* _Exercise goal_:
In the data below, one line contains "-- Worst setup path after synthesis" and a later one contains "to (decl) ; lsb_ctrl.sv:39 ; logic empty;". Print both, with every line between them, exactly and alone.

- Opening Delimiter -

[src/pad_bridge.sv]
////////////////////
// core pad to gpio vector bridge
// registered, clamped to zero while power is not ok
////////////////////

`timescale 1ns/1ps

`include "aon_params.svh"

module pad_bridge (
  input  logic              clk_aon,
  input  logic              rst_n_i,
  input  logic              clamp_i,
  input  aon_pkg::gpio_vec_t gpio_p2d_i,
  input  logic              uart_rx_i,
  input  logic              usb_sense_i,
  input  aon_pkg::mio_vec_t  mio_out_i,
  input  aon_pkg::mio_vec_t  mio_oe_i,
  input  aon_pkg::mio_vec_t  mio_pull_en_i,
  input  aon_pkg::mio_vec_t  mio_pull_sel_i,
  output aon_pkg::mio_vec_t  mio_in_o,
  output aon_pkg::gpio_vec_t gpio_d2p_o,
  output aon_pkg::gpio_vec_t gpio_en_o,
  output aon_pkg::gpio_vec_t gpio_pull_en_o,
  output aon_pkg::gpio_vec_t gpio_pull_sel_o,
  output logic              uart_tx_o,
  output logic              uart_tx_en_o
);

  aon_pkg::mio_vec_t mio_in_d;

  ////////////////////
  // mapping
  ////////////////////

  // same bit placement for data, enable and both pull attributes
  function automatic aon_pkg::gpio_vec_t scatter(input aon_pkg::mio_vec_t mio);
    aon_pkg::gpio_vec_t gpio;
    gpio = '0;
    gpio[`AON_GEN_N-1:0] = mio[`AON_GEN_N-1:0];
    gpio[`AON_GPIO_SW_STRAP +: `AON_STRAP_N] = mio[`AON_MIO_SW_STRAP +: `AON_STRAP_N];
    gpio[`AON_GPIO_TAP0] = mio[`AON_MIO_TAP0];
    gpio[`AON_GPIO_TAP1] = mio[`AON_MIO_TAP1];
    return gpio;
  endfunction

  // pad inputs back to core pads, uart tx slot reads as zero
  always_comb begin
    mio_in_d = '0;
    mio_in_d[`AON_GEN_N-1:0] = gpio_p2d_i[`AON_GEN_N-1:0];
    mio_in_d[`AON_MIO_SW_STRAP +: `AON_STRAP_N] = gpio_p2d_i[`AON_GPIO_SW_STRAP +: `AON_STRAP_N];
    mio_in_d[`AON_MIO_TAP0] = gpio_p2d_i[`AON_GPIO_TAP0];
    mio_in_d[`AON_MIO_TAP1] = gpio_p2d_i[`AON_GPIO_TAP1];
    mio_in_d[`AON_MIO_UART_RX] = uart_rx_i;
    mio_in_d[`AON_MIO_USB_SENSE] = usb_sense_i;
  end

  ////////////////////
  // output registers
  ////////////////////

  // clamp acts like a held reset on both directions
  always_ff @(posedge clk_aon) begin
    if (!rst_n_i || clamp_i) begin
      mio_in_o        <= '0;
      gpio_d2p_o      <= '0;
      gpio_en_o       <= '0;
      gpio_pull_en_o  <= '0;
      gpio_pull_sel_o <= '0;
      uart_tx_o       <= 1'b0;
      uart_tx_en_o    <= 1'b0;
    end else begin
      mio_in_o        <= mio_in_d;
      gpio_d2p_o      <= scatter(mio_out_i);
      gpio_en_o       <= scatter(mio_oe_i);
      gpio_pull_en_o  <= scatter(mio_pull_en_i);
      gpio_pull_sel_o <= scatter(mio_pull_sel_i);
      // uart tx has its own pins
      uart_tx_o       <= mio_out_i[`AON_MIO_UART_TX];
      uart_tx_en_o    <= mio_oe_i[`AON_MIO_UART_TX];
    end
  end

endmodule
File: src/verilog/lsb_cfg_pkg.sv
// load/store buffer sizing
// widths, depth and tag types

package lsb_cfg_pkg;

    localparam int DATA_W    = 32;  // data and address
    localparam int ROB_W     = 4;
    localparam int LSB_DEPTH = 16;
    localparam int PTR_W     = 4;   // wraps at LSB_DEPTH

    typedef logic [DATA_W-1:0] data_t;
    typedef logic [ROB_W-1:0]  rob_tag_t;
    typedef logic [PTR_W-1:0]  lsb_ptr_t;

    // tag 0 is never a producer, operand already holds its value
    localparam rob_tag_t NO_DEP = '0;

endpackage

File: src/verilog/lsb_isa_pkg.sv
// memory opcode encodings and helpers

package lsb_isa_pkg;

    typedef enum logic [3:0] {
        OP_LB  = 4'd0,
        OP_LH  = 4'd1,
        OP_LW  = 4'd2,
        OP_LBU = 4'd3,
        OP_LHU = 4'd4,
        OP_SB  = 4'd5,
        OP_SH  = 4'd6,
        OP_SW  = 4'd7
    } mem_op_t;

    typedef enum logic [1:0] {
        RW_BYTE = 2'd0,
        RW_HALF = 2'd1,
        RW_WORD = 2'd2
    } rw_style_t;

    function automatic logic is_load(input mem_op_t op);
        return op inside {OP_LB, OP_LH, OP_LW, OP_LBU, OP_LHU};
    endfunction

    function automatic logic is_store(input mem_op_t op);
        return op inside {OP_SB, OP_SH, OP_SW};
    endfunction

    // access width seen by the memory dispatcher
    function automatic rw_style_t op_style(input mem_op_t op);
        case (op)
            OP_LB, OP_LBU, OP_SB: return RW_BYTE;
            OP_LH, OP_LHU, OP_SH: return RW_HALF;
            default:              return RW_WORD;
        endcase
    endfunction

endpackage

File: src/verilog/load_return.sv
// outstanding load and cdb broadcast
`timescale 1ns/1ps

module load_return
    import lsb_cfg_pkg::*;
    import lsb_isa_pkg::*;
(
    input  logic     in_clk,
    input  logic     in_rst,
    input  logic     flush,
    input  logic     load_issue,
    input  mem_op_t  issue_op,
    input  rob_tag_t issue_dest,
    input  logic     load_data_en,
    input  data_t    load_data,
    output logic     load_busy,
    output logic     cdb_en,
    output rob_tag_t cdb_tag,
    output data_t    cdb_value
);

    mem_op_t  op_q;
    rob_tag_t dest_q;
    data_t    ext_data;

    always_comb begin
        case (op_q)
            OP_LB:   ext_data = {{(DATA_W-8){load_data[7]}}, load_data[7:0]};
            OP_LH:   ext_data = {{(DATA_W-16){load_data[15]}}, load_data[15:0]};
            OP_LBU:  ext_data = {{(DATA_W-8){1'b0}}, load_data[7:0]};
            OP_LHU:  ext_data = {{(DATA_W-16){1'b0}}, load_data[15:0]};
            default: ext_data = load_data;  // lw
        endcase
    end

    // flush drops the pending load, its data is ignored
    always_ff @(posedge in_clk) begin
        if (in_rst || flush) begin
            load_busy <= 1'b0;
            cdb_en    <= 1'b0;
        end else begin
            cdb_en <= load_data_en && load_busy;
            if (load_data_en && load_busy)
                load_busy <= 1'b0;
            else if (load_issue)
                load_busy <= 1'b1;
        end
    end

    always_ff @(posedge in_clk) begin
        if (load_issue) begin
            op_q   <= issue_op;
            dest_q <= issue_dest;
        end
        if (load_data_en) begin
            cdb_tag   <= dest_q;
            cdb_value <= ext_data;
        end
    end

endmodule

File: src/verilog/lsb_entry_file.sv
// load/store buffer entries with tag wakeup
`timescale 1ns/1ps

module lsb_entry_file
    import lsb_cfg_pkg::*;
    import lsb_isa_pkg::*;
(
    input  logic     in_clk,
    input  logic     in_rst,
    input  logic     flush,
    input  logic     wr_en,
    input  lsb_ptr_t wr_ptr,
    input  lsb_ptr_t rd_ptr,
    input  logic     pop,
    input  mem_op_t  op,
    input  data_t    imm,
    input  rob_tag_t qj,
    input  rob_tag_t qk,
    input  data_t    vj,
    input  data_t    vk,
    input  rob_tag_t dest,
    input  logic     bc0_en,
    input  rob_tag_t bc0_tag,
    input  data_t    bc0_value,
    input  logic     bc1_en,
    input  rob_tag_t bc1_tag,
    input  data_t    bc1_value,
    output mem_op_t  head_op,
    output rob_tag_t head_qj,
    output rob_tag_t head_qk,
    output data_t    head_addr,
    output data_t    head_vk,
    output rob_tag_t head_dest
);

    mem_op_t  op_mem   [LSB_DEPTH];
    data_t    imm_mem  [LSB_DEPTH];
    rob_tag_t qj_mem   [LSB_DEPTH];
    rob_tag_t qk_mem   [LSB_DEPTH];
    data_t    vj_mem   [LSB_DEPTH];
    data_t    vk_mem   [LSB_DEPTH];
    rob_tag_t dest_mem [LSB_DEPTH];
    logic [LSB_DEPTH-1:0] busy;

    rob_tag_t wr_qj, wr_qk;
    data_t    wr_vj, wr_vk;

    function automatic logic hit(input logic en, input rob_tag_t q, input rob_tag_t tag);
        return en && q != NO_DEP && q == tag;
    endfunction

    // bypass a broadcast landing in the assign cycle
    always_comb begin
        wr_qj = qj;
        wr_vj = vj;
        wr_qk = qk;
        wr_vk = vk;
        if (hit(bc0_en, qj, bc0_tag)) begin
            wr_qj = NO_DEP;
            wr_vj = bc0_value;
        end
        if (hit(bc1_en, qj, bc1_tag)) begin
            wr_qj = NO_DEP;
            wr_vj = bc1_value;
        end
        if (hit(bc0_en, qk, bc0_tag)) begin
            wr_qk = NO_DEP;
            wr_vk = bc0_value;
        end
        if (hit(bc1_en, qk, bc1_tag)) begin
            wr_qk = NO_DEP;
            wr_vk = bc1_value;
        end
    end

    always_ff @(posedge in_clk) begin
        if (in_rst || flush) begin
            busy <= '0;
        end else begin
            if (pop)
                busy[rd_ptr] <= 1'b0;
            if (wr_en)
                busy[wr_ptr] <= 1'b1;
        end
    end

    always_ff @(posedge in_clk) begin
        for (int i = 0; i < LSB_DEPTH; i++) begin
            if (wr_en && wr_ptr == lsb_ptr_t'(i)) begin
                op_mem[i]   <= op;
                imm_mem[i]  <= imm;
                dest_mem[i] <= dest;
                qj_mem[i]   <= wr_qj;
                vj_mem[i]   <= wr_vj;
                qk_mem[i]   <= wr_qk;
                vk_mem[i]   <= wr_vk;
            end else if (busy[i]) begin
                if (hit(bc0_en, qj_mem[i], bc0_tag)) begin
                    qj_mem[i] <= NO_DEP;
                    vj_mem[i] <= bc0_value;
                end
                if (hit(bc1_en, qj_mem[i], bc1_tag)) begin
                    qj_mem[i] <= NO_DEP;
                    vj_mem[i] <= bc1_value;
                end
                if (hit(bc0_en, qk_mem[i], bc0_tag)) begin
                    qk_mem[i] <= NO_DEP;
                    vk_mem[i] <= bc0_value;
                end
                if (hit(bc1_en, qk_mem[i], bc1_tag)) begin
                    qk_mem[i] <= NO_DEP;
                    vk_mem[i] <= bc1_value;
                end
            end
        end
    end

    assign head_op   = op_mem[rd_ptr];
    assign head_qj   = qj_mem[rd_ptr];
    assign head_qk   = qk_mem[rd_ptr];
    assign head_vk   = vk_mem[rd_ptr];
    assign head_dest = dest_mem[rd_ptr];
    assign head_addr = vj_mem[rd_ptr] + imm_mem[rd_ptr];  // effective address

endmodule

File: src/verilog/lsb_ctrl.sv
// load/store buffer control
// queue pointers, head issue and store commit
`timescale 1ns/1ps

module lsb_ctrl
    import lsb_cfg_pkg::*;
    import lsb_isa_pkg::*;
(
    input  logic      in_clk,
    input  logic      in_rst,
    input  logic      flush,
    input  logic      assign_en,
    output logic      full,
    output lsb_ptr_t  head_ptr,
    output lsb_ptr_t  tail_ptr,
    output logic      pop,
    input  mem_op_t   head_op,
    input  rob_tag_t  head_qj,
    input  rob_tag_t  head_qk,
    input  data_t     head_addr,
    input  data_t     head_vk,
    input  rob_tag_t  head_dest,
    input  logic      load_busy,
    output logic      load_issue,
    input  logic      rob_store_en,
    input  logic      load_req_en,
    input  logic      store_req_en,
    output logic      load_req,
    output data_t     load_addr,
    output rw_style_t load_style,
    output logic      store_req,
    output data_t     store_addr,
    output data_t     store_value,
    output rw_style_t store_style,
    output logic      rob_store_over,
    output rob_tag_t  rob_store_tag
);

    logic empty;
    logic store_wait;   // request sent, waiting for second pass
    logic store_stall;  // rob head not yet updated after store over
    logic store_ready;
    logic store_issue;
    logic store_done;

    assign full = (head_ptr == tail_ptr) && !empty;

    assign load_issue = !empty && is_load(head_op) && head_qj == NO_DEP
                        && load_req_en && !load_busy;

    always_comb begin
        store_ready = !empty && is_store(head_op)
                      && head_qj == NO_DEP && head_qk == NO_DEP
                      && rob_store_en && !store_stall && store_req_en;
    end

    assign store_issue = store_ready && !store_wait;
    assign store_done  = store_ready && store_wait;
    assign pop         = load_issue || store_done;

    always_ff @(posedge in_clk) begin
        if (in_rst || flush) begin
            head_ptr    <= '0;
            tail_ptr    <= '0;
            empty       <= 1'b1;
            store_wait  <= 1'b0;
            store_stall <= 1'b0;
        end else begin
            if (assign_en)
                tail_ptr <= tail_ptr + 1'b1;
            if (pop)
                head_ptr <= head_ptr + 1'b1;
            if (assign_en && !pop)
                empty <= 1'b0;
            else if (pop && !assign_en)
                empty <= lsb_ptr_t'(head_ptr + 1'b1) == tail_ptr;  // last entry leaving
            if (store_ready)
                store_wait <= !store_wait;
            store_stall <= store_done;
        end
    end

    // one-cycle strobes
    always_ff @(posedge in_clk) begin
        if (in_rst || flush) begin
            load_req       <= 1'b0;
            store_req      <= 1'b0;
            rob_store_over <= 1'b0;
        end else begin
            load_req       <= load_issue;
            store_req      <= store_issue;
            rob_store_over <= store_done;
        end
    end

    always_ff @(posedge in_clk) begin
        if (load_issue) begin
            load_addr  <= head_addr;
            load_style <= op_style(head_op);
        end
        if (store_issue) begin
            store_addr  <= head_addr;
            store_value <= head_vk;
            store_style <= op_style(head_op);
        end
        if (store_done)
            rob_store_tag <= head_dest;
    end

endmodule

File: src/verilog/lsb_top.sv
// load/store buffer top level
`timescale 1ns/1ps

module lsb_top
    import lsb_cfg_pkg::*;
    import lsb_isa_pkg::*;
(
    input  logic      in_clk,
    input  logic      in_rst,
    input  logic      flush,
    output logic      full,
    // decoder
    input  logic      assign_en,
    input  mem_op_t   op,
    input  data_t     imm,
    input  data_t     vj,
    input  data_t     vk,
    input  rob_tag_t  qj,
    input  rob_tag_t  qk,
    input  rob_tag_t  dest,
    // alu result bus
    input  logic      alu_bc_en,
    input  rob_tag_t  alu_bc_tag,
    input  data_t     alu_bc_value,
    // rob
    input  logic      rob_store_en,
    output logic      rob_store_over,
    output rob_tag_t  rob_store_tag,
    // memory dispatcher
    output logic      load_req,
    output data_t     load_addr,
    output rw_style_t load_style,
    input  logic      load_req_en,
    input  logic      load_data_en,
    input  data_t     load_data,
    output logic      store_req,
    output data_t     store_addr,
    output data_t     store_value,
    output rw_style_t store_style,
    input  logic      store_req_en,
    // common data bus
    output logic      cdb_en,
    output rob_tag_t  cdb_tag,
    output data_t     cdb_value
);

    lsb_ptr_t head_ptr;
    lsb_ptr_t tail_ptr;
    logic     pop;
    mem_op_t  head_op;
    rob_tag_t head_qj;
    rob_tag_t head_qk;
    data_t    head_addr;
    data_t    head_vk;
    rob_tag_t head_dest;
    logic     load_busy;
    logic     load_issue;

    lsb_ctrl lsb_ctrl_inst (
        .in_clk         (in_clk),
        .in_rst         (in_rst),
        .flush          (flush),
        .assign_en      (assign_en),
        .full           (full),
        .head_ptr       (head_ptr),
        .tail_ptr       (tail_ptr),
        .pop            (pop),
        .head_op        (head_op),
        .head_qj        (head_qj),
        .head_qk        (head_qk),
        .head_addr      (head_addr),
        .head_vk        (head_vk),
        .head_dest      (head_dest),
        .load_busy      (load_busy),
        .load_issue     (load_issue),
        .rob_store_en   (rob_store_en),
        .load_req_en    (load_req_en),
        .store_req_en   (store_req_en),
        .load_req       (load_req),
        .load_addr      (load_addr),
        .load_style     (load_style),
        .store_req      (store_req),
        .store_addr     (store_addr),
        .store_value    (store_value),
        .store_style    (store_style),
        .rob_store_over (rob_store_over),
        .rob_store_tag  (rob_store_tag)
    );

    // bc1 is our own cdb, looped back for wakeup
    lsb_entry_file lsb_entry_file_inst (
        .in_clk    (in_clk),
        .in_rst    (in_rst),
        .flush     (flush),
        .wr_en     (assign_en),
        .wr_ptr    (tail_ptr),
        .rd_ptr    (head_ptr),
        .pop       (pop),
        .op        (op),
        .imm       (imm),
        .qj        (qj),
        .qk        (qk),
        .vj        (vj),
        .vk        (vk),
        .dest      (dest),
        .bc0_en    (alu_bc_en),
        .bc0_tag   (alu_bc_tag),
        .bc0_value (alu_bc_value),
        .bc1_en    (cdb_en),
        .bc1_tag   (cdb_tag),
        .bc1_value (cdb_value),
        .head_op   (head_op),
        .head_qj   (head_qj),
        .head_qk   (head_qk),
        .head_addr (head_addr),
        .head_vk   (head_vk),
        .head_dest (head_dest)
    );

    load_return load_return_inst (
        .in_clk       (in_clk),
        .in_rst       (in_rst),
        .flush        (flush),
        .load_issue   (load_issue),
        .issue_op     (head_op),
        .issue_dest   (head_dest),
        .load_data_en (load_data_en),
        .load_data    (load_data),
        .load_busy    (load_busy),
        .cdb_en       (cdb_en),
        .cdb_tag      (cdb_tag),
        .cdb_value    (cdb_value)
    );

endmodule

File: config.mk
export PLATFORM = sky130hd
export DESIGN_NAME = lsb_top
export DESIGN_NICKNAME = d
export VERILOG_FILES = /design/src/verilog/lsb_cfg_pkg.sv /design/src/verilog/lsb_isa_pkg.sv /design/src/verilog/load_return.sv /design/src/verilog/lsb_entry_file.sv /design/src/verilog/lsb_ctrl.sv /design/src/verilog/lsb_top.sv
export SDC_FILE = /design/constraint.sdc
export NUM_CORES = 2
export LEC_CHECK = 0
export BUFFER_PORTS_ARGS = -buffer_cell sky130_fd_sc_hd__buf_2
export CORE_ASPECT_RATIO = 1.1
export CORE_UTILIZATION = 45
export DETAILED_ROUTE_END_ITERATION = 10
export GPL_TIMING_DRIVEN = 0
export PLACE_DENSITY = 0.72
export SYNTH_ARGS = -nofsm -noshare
export SYNTH_HDL_FRONTEND = slang
export SYNTH_SLANG_ARGS = --single-unit
export TNS_END_PERCENT = 1
File: constraint.sdc
create_clock -name in_clk -period 17.26 [get_ports in_clk]
set_input_delay 1.726 -clock in_clk [delete_from_list [all_inputs] [get_ports in_clk]]
set_output_delay 1.726 -clock in_clk [all_outputs]
set_load 0.005 [all_outputs]
-- After elaboration in Yosys (flattened, before gate mapping)
Memory sizes are Yosys's and may differ from the RTL's. A register that Yosys moved wholly into a read port is not among the register bits.
Index checks and enable logic that the tools add are counted.
Widths: inputs -> output; s select.
- bits in registers: 147
- bits of input ports: 189
- RAM bits: 1792
- bits in latches: 0
- memory bits (read-only): 0
- memories kept: 7
- order comparisons: 4
- shift operators: 0
- mux-type cells: 582
- equality and inequality tests: 95
- divide/modulo/power cells: 0
- add/sub/neg operators: 3
- multipliers: 0
- bitwise operators: 131
- reduce and logical (&&, ||, !) cells: 268
- memories (name ; words ; width ; read ports ; clocked after Yosys merged registers in ; wr ports ; line ; text):
    lsb_entry_file_inst.imm_mem ; 16 ; 32 ; 1 ; 1 ; 1 ; lsb_entry_file.sv:37 ; data_t imm_mem [LSB_DEPTH];
    lsb_entry_file_inst.vj_mem ; 16 ; 32 ; 1 ; 1 ; 16 ; lsb_entry_file.sv:40 ; data_t vj_mem [LSB_DEPTH];
    lsb_entry_file_inst.vk_mem ; 16 ; 32 ; 1 ; 1 ; 16 ; lsb_entry_file.sv:41 ; data_t vk_mem [LSB_DEPTH];
    lsb_entry_file_inst.dest_mem ; 16 ; 4 ; 1 ; 1 ; 1 ; lsb_entry_file.sv:42 ; rob_tag_t dest_mem [LSB_DEPTH];
    lsb_entry_file_inst.op_mem ; 16 ; 4 ; 1 ; 1 ; 1 ; lsb_entry_file.sv:36 ; mem_op_t op_mem [LSB_DEPTH];
    lsb_entry_file_inst.qj_mem ; 16 ; 4 ; 17 ; 1 ; 16 ; lsb_entry_file.sv:38 ; rob_tag_t qj_mem [LSB_DEPTH];
    1 more memories ; -- ; -- ; -- ; -- ; -- ; -- ;
- operator list (operator ; number):
    $mux 32 ; 83
    $mux 4 ; 155
    $reduce_or 32->1 ; 15
    $mux 1 ; 337
    $eq 4x4->1 ; 70
    $logic_and 1x1->1 ; 170
    $reduce_bool 4->1 ; 34
    $or 1x1->1 ; 128
    $pmux 32 s4 ; 1
    $reduce_or 4->1 ; 30
    $mux 16 ; 3
    $eq 4x3->1 const B ; 9
    $add 32x32->32 ; 1
    $eq 4x4->1 const B ; 8
    $eq 4x2->1 const B ; 5
    $logic_not 4->1 ; 5
    $and 16x16->16 ; 1
    $not 16->16 ; 1
    $or 16x16->16 ; 1
    $eq 4x1->1 const B ; 3
    $lt 4x5->1 const B ; 2
    $add 4x1->4 const B ; 2
    $demux 1 s4 ; 2
    $ge 4x1->1 const B ; 2
    8 further kinds ; 15

-- Logic depth before layout (Yosys ltp)
- depth in word-level cells: 20
- mapped depth: 19

-- Hierarchy
Synthesis repeated with hierarchy kept, for this count alone.
- cell total of the unflattened synthesis: 7915
- area total of the unflattened synthesis: 104114.9 µm²
- by module, submodules not included (module ; cells an instance ; times used ; sequential area each (µm²) ; area each (µm²)):
    lsb_entry_file ; 7625 ; 1 ; 54051.8 ; 98431.9
    lsb_ctrl ; 203 ; 1 ; 3383.2 ; 3995.1
    load_return ; 87 ; 1 ; 1361.3 ; 1687.9

-- Worst setup path after synthesis
No wires, ideal clock.
- path kind: flip-flop to flip-flop
- start point: reg (tool-made name)
- end point: reg lsb_ctrl_inst.empty
- setup time: 62 ps
- data required time: 17198 ps
- setup slack: 11289 ps
- arrival: 5910 ps
- path buffers: 1
- stages on the path, launching flop included: 13
- cells stage by stage: dfxtp_1 > buf_6 > mux4_2 > nor2b_4 > a211oi_2 > a31oi_2 > or4_4 > nor3_1 > nor2_1 > ha_1 > nor4_1 > nand3_1 > nand3_1
- RTL lines (what ; line ; text):
    to (signal assigned) ; lsb_ctrl.sv:76 ; empty <= lsb_ptr_t'(head_ptr + 1'b1) == tail_ptr;
    to (decl) ; lsb_ctrl.sv:39 ; logic empty;

==> impl_metrics.yaml <==
critical_path:
  cp_max_fo: 10
  critical-path-slowest-cell: "clkbuf_1"
  path_delay_family: "buffers and inverters"
  required_ns: 17.88
  end_kind: "flop"
  critical_path_class: "flop to flop"
  crit_path_frequent_cell: "clkbuf_1"
  crit_buf_inv: 5
  crit_chain: "buf_6, clkbuf_1, buf_1, clkbuf_1, clkbuf_1, mux4_2, mux4_2, ha_1, a21oi_1, a21o_1, a31oi_1, o41ai_1, o21ai_0, o41ai_1, nor3_1, a311o_1"
  arrival_ns: 10.07
  cp-start-kind: "flop"
  cpPeakStageDelay_ns: 1.20
  r2r_slack_ns: 7.81
clock_tree:
  postCtsHoldBufs: 0
  cts_buffers: 203
  path_clk_slew_ns: 0.06
  worstSkewPairLatency_ns: 0.90
  post_cts_buffers: 0
  cts.repair.resized: 0
  cts_sinks: 1975
  cts_tree: "yes"
  cts.path.max_buffers: 3
  cts_root_buffer: "clkbuf_16"
  htreeDepth: 4
yosys:
  async_flop_share_pct: 0
  avgSynthCellArea_sq_um: 12.9
  yosys_most_used_dff: "edfxtp_1"
  synth_edf_count: 1932
  yosysUniqueCellTypes: 75
  syn_nets: 8152
  syn_inst: 7922
  synth-seq-cells: 1975
  yosysSeqAreaShare_pct: 57.5
  synth_area_sq_um: 102000
  yosys_warnings: 0
power:
  p_int_uw: 8150
  vdd_drop_max_uv: 117
  pwr-share-seq_pct: 49.9
  p_sw_uw: 2540
  comb_power_share_pct: 7.2
  leakagePower_uw: 0.0442
  p_clk_share_pct: 42.9
  swShare_pct: 23.7
  p_total_uw: 10700
  p_per_area_nw_per_um2: 92.4
outcome:
  status: "complete, but fails checks"
  violations: "capacitance limit, slew limit"
global_route:
  grt_pass1_vias: 71800
  grt-ovfl-total: 0
  grtUsageTotal_pct: 32.6
  grt_pass1_wl_mm: 530
  antenna_found_initial: 12
  grt_max_degree: 43
timing:
  tightest_slew_ns: 1.57
  setup_viol: 0
  clock.fmax_mhz: 106
  fin_ws_ns: 7.81
  skew_ns: 0.0865
  setup_tns_ns: 0
  grt_setup_unrepaired: "false"
  period_share_pct: 54.8
  maxSlewHeadroom_pct: -4.48
  maxSlewViolCount: 22
  period_minus_slack_ns: 9.45
  hold_viol_final: 0
finish:
  regArea_sq_um: 58900
  fillers: 19000
  layout_commonest_cell: "edfxtp_1"
  drive_gt1_share_pct: 15.6
  postLayoutCoreUtil_pct: 51.2
  area_delta_synth_final_pct: 13.0
  multi_input_area_sq_um: 40200
  stdcell_count: 11600
  layout_common_cells: "edfxtp_1 (1932), nor2_1 (1167), mux2i_1 (1105)"
  layout.nets: 8713
routing:
  route.vias.total: 74200
  dr.pass1.iters: 8
  routed_wl_mm: 383
  drtAntennaViolNets: 0
  drc: 0
  routedWlPerCell_microns: 32.9
  drtIter0Drc: 11600
  via_per_inst: 6.39
flow_run:
  cap_violations: 2
floorplan:
  die-area_sq_um: 229000
  core-area_sq_um: 226000
  fp.dieH_microns: 502
  die_width_microns: 457
  initial_core_util_pct: 45.3
  num_rows: 183
  ios: 334
placement:
  pre_cts_ws_ns: 8.14
  place.gp.congestion: 1.04
  portBuffers: 296
  dp.cells: 11200
  place_hpwl_mm: 290
worst_hold_path:
  hp-class: "flop to flop"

- Closing Delimiter -

* _Response_:
-- Worst setup path after synthesis
No wires, ideal clock.
- path kind: flip-flop to flip-flop
- start point: reg (tool-made name)
- end point: reg lsb_ctrl_inst.empty
- setup time: 62 ps
- data required time: 17198 ps
- setup slack: 11289 ps
- arrival: 5910 ps
- path buffers: 1
- stages on the path, launching flop included: 13
- cells stage by stage: dfxtp_1 > buf_6 > mux4_2 > nor2b_4 > a211oi_2 > a31oi_2 > or4_4 > nor3_1 > nor2_1 > ha_1 > nor4_1 > nand3_1 > nand3_1
- RTL lines (what ; line ; text):
    to (signal assigned) ; lsb_ctrl.sv:76 ; empty <= lsb_ptr_t'(head_ptr + 1'b1) == tail_ptr;
    to (decl) ; lsb_ctrl.sv:39 ; logic empty;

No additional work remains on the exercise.